= EXERCISE INSTRUCTIONS =
Print out the full listing, exactly.
*** RECORDS SHOWN Section Begins ***
## config.mk

```make
export PLATFORM = sky130hd
export DESIGN_NAME = serial_frame_tx_flat
export DESIGN_NICKNAME = d
export VERILOG_FILES = /design/src/rtl/serial_frame_tx_if.sv /design/src/rtl/serial_frame_tx.sv /design/src/flat_wrapper.sv
export SDC_FILE = /design/constraint.sdc
export NUM_CORES = 1
export LEC_CHECK = 0
export CORE_ASPECT_RATIO = 0.6
export CORE_UTILIZATION = 40
export CTS_CLUSTER_DIAMETER = 80
export CTS_CLUSTER_SIZE = 28
export DETAILED_ROUTE_END_ITERATION = 16
export SLEW_MARGIN = 10
export SYNTH_ARGS = -nofsm -noshare
export SYNTH_HDL_FRONTEND = slang
export SYNTH_SLANG_ARGS = --single-unit
```

## constraint.sdc

```tcl
create_clock -name clk -period 1.8 [get_ports clk]
set_input_delay 0.36 -clock clk [delete_from_list [all_inputs] [get_ports clk]]
set_output_delay 0.36 -clock clk [all_outputs]
set_load 0.01 [all_outputs]
```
*** RECORDS SHOWN Section Ends ***
= WRITTEN SOLUTION =
## config.mk

```make
export PLATFORM = sky130hd
export DESIGN_NAME = serial_frame_tx_flat
export DESIGN_NICKNAME = d
export VERILOG_FILES = /design/src/rtl/serial_frame_tx_if.sv /design/src/rtl/serial_frame_tx.sv /design/src/flat_wrapper.sv
export SDC_FILE = /design/constraint.sdc
export NUM_CORES = 1
export LEC_CHECK = 0
export CORE_ASPECT_RATIO = 0.6
export CORE_UTILIZATION = 40
export CTS_CLUSTER_DIAMETER = 80
export CTS_CLUSTER_SIZE = 28
export DETAILED_ROUTE_END_ITERATION = 16
export SLEW_MARGIN = 10
export SYNTH_ARGS = -nofsm -noshare
export SYNTH_HDL_FRONTEND = slang
export SYNTH_SLANG_ARGS = --single-unit
```

## constraint.sdc

```tcl
create_clock -name clk -period 1.8 [get_ports clk]
set_input_delay 0.36 -clock clk [delete_from_list [all_inputs] [get_ports clk]]
set_output_delay 0.36 -clock clk [all_outputs]
set_load 0.01 [all_outputs]
```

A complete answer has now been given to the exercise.